The morphology of P4 of TM266-02-154-1 and TM292-02-01 also differs from that of African apes. The ventrally deep, very straight roots are in contact for at least the two thirds of their length (TM266-02-154-1) up to the three quarters (TM292-02-01); only the most apical parts of the roots are clearly separated. As a result, the transversal section of the root appears like a rounded square (Figs. 1 and 2). This rare morphology is not reported in African apes, but is sometimes observed in Australopithecus (e.g., KNM-ER 3734, 1483, 1501; OH16, 23, 37; Wood et al., 1998). Like for P3, the morphology of roots of P4 in Sahelanthropus evokes that of later hominins, notably Tomes' root (Ardipithecus kaddaba, Australopithecus) and single-rooted P4 (Ardipithecus ramidus, Australopithecus, Homo), and could be interpreted in a morphological series as an intermediary state between African apes and human morphologies.

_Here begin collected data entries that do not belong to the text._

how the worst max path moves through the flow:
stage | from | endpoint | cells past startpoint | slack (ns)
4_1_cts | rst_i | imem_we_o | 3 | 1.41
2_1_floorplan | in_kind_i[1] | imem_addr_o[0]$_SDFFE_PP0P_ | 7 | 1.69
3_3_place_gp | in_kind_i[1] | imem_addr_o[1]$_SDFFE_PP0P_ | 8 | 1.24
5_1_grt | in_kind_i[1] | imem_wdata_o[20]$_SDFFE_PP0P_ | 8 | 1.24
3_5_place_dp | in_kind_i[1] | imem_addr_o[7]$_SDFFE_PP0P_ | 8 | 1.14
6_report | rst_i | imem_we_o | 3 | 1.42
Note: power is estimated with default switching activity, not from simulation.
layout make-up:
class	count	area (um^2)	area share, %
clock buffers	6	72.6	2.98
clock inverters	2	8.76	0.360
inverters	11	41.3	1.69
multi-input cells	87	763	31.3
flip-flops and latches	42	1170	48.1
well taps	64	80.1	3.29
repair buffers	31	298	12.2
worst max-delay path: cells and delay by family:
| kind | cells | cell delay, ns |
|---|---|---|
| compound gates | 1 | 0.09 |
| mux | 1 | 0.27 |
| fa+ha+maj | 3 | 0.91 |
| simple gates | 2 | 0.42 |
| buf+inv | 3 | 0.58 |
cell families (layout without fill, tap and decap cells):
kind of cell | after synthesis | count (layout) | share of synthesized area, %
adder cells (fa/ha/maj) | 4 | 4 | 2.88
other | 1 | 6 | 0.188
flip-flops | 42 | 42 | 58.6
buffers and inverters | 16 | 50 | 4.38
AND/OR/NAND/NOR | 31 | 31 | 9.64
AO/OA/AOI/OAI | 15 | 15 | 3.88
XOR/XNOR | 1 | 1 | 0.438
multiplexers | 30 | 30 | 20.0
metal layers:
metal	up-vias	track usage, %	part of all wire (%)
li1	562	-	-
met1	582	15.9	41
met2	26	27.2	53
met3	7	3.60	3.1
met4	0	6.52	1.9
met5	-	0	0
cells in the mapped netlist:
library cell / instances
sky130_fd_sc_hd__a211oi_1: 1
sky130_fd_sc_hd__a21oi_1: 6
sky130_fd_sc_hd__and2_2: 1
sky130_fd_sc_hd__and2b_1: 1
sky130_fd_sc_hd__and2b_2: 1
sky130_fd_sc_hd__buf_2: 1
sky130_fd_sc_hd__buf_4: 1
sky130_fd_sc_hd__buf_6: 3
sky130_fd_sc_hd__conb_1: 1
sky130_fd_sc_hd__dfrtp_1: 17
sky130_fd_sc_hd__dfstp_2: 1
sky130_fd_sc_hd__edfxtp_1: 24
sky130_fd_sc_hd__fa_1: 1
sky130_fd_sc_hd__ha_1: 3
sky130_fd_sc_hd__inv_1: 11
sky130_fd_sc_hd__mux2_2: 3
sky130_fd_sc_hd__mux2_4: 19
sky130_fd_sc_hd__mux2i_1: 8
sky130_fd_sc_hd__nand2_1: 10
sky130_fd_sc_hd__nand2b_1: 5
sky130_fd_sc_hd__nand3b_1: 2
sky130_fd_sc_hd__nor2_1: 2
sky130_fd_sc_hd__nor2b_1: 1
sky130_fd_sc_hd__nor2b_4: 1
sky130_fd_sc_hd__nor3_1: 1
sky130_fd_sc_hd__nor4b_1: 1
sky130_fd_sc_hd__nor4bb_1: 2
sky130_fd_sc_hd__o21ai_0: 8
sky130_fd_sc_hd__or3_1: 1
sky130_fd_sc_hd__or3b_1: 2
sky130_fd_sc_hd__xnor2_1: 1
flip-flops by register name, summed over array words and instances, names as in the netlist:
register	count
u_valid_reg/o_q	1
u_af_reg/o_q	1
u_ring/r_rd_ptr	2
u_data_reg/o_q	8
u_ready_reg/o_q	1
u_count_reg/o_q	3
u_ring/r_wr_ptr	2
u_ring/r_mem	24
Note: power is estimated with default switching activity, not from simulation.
<file path="config.mk">
export PLATFORM = sky130hd
export DESIGN_NAME = host_bus_arbiter_flat
export DESIGN_NICKNAME = d
export VERILOG_FILES = /design/src/rtl/host_bus_pkg.sv /design/src/rtl/host_bus_arbiter_if.sv /design/src/rtl/host_arb_picker.sv /design/src/rtl/host_bus_arbiter.sv /design/src/flat_wrapper.sv
export SDC_FILE = /design/constraint.sdc
export NUM_CORES = 1
export LEC_CHECK = 0
export ABC_AREA = 0
export ABC_CLOCK_PERIOD_IN_PS = 16149
export CAP_MARGIN = 40
export CORE_AREA = 2 2 255 257
export DETAILED_ROUTE_END_ITERATION = 16
export DIE_AREA = 0 0 257 259
export SLEW_MARGIN = 20
export SYNTH_ARGS = -nofsm -noshare
export SYNTH_HDL_FRONTEND = slang
export SYNTH_SLANG_ARGS = --single-unit
</file>
<file path="constraint.sdc">
create_clock -name i_clk -period 16.15 [get_ports i_clk]
set_input_delay 1.615 -clock i_clk [delete_from_list [all_inputs] [get_ports i_clk]]
set_output_delay 1.615 -clock i_clk [all_outputs]
set_load 0.01 [all_outputs]
</file>
`config.mk`:
```
export PLATFORM = sky130hd
export DESIGN_NAME = arc_seq_flat
export DESIGN_NICKNAME = d
export VERILOG_FILES = /design/src/rtl/arc_seq_if.sv /design/src/rtl/arc_seq.sv /design/src/flat_wrapper.sv
export SDC_FILE = /design/constraint.sdc
export NUM_CORES = 1
export LEC_CHECK = 0
export CORE_ASPECT_RATIO = 2
export CORE_MARGIN = 3
export CORE_UTILIZATION = 45
export CTS_CLUSTER_SIZE = 24
export DETAILED_ROUTE_END_ITERATION = 6
export GPL_TIMING_DRIVEN = 0
export PLACE_DENSITY = 0.85
export SLEW_MARGIN = 20
export SYNTH_ARGS = -nofsm -noshare
export SYNTH_HDL_FRONTEND = slang
export SYNTH_SLANG_ARGS = --single-unit
```
`constraint.sdc`:
```
create_clock -name cph2 -period 1.7 [get_ports cph2]
set_input_delay 0.255 -clock cph2 [delete_from_list [all_inputs] [get_ports cph2]]
set_output_delay 0.255 -clock cph2 [all_outputs]
set_load 0.01 [all_outputs]
```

The roots of M1 and M2 are rectilinear in African apes, while they are curved in humans, concave to the distal (respectively mesial) side for the mesial (distal) roots. The roots of molars of Sahelanthropus are curved like those of humans, even if the distal root of the first molar is only slightly curved (Figs. 1 and 2). They are also absolutely longer (Table 3) than those of Homo sapiens (14.6–15.3 mm for M1, 14.7–15.8 mm for M2, Kupczik et al., 2008, 2010) and Pan troglodytes (12.1–15.4 mm for M1, 11.1–14.3 mm for M2, Kupczik et al., 2008).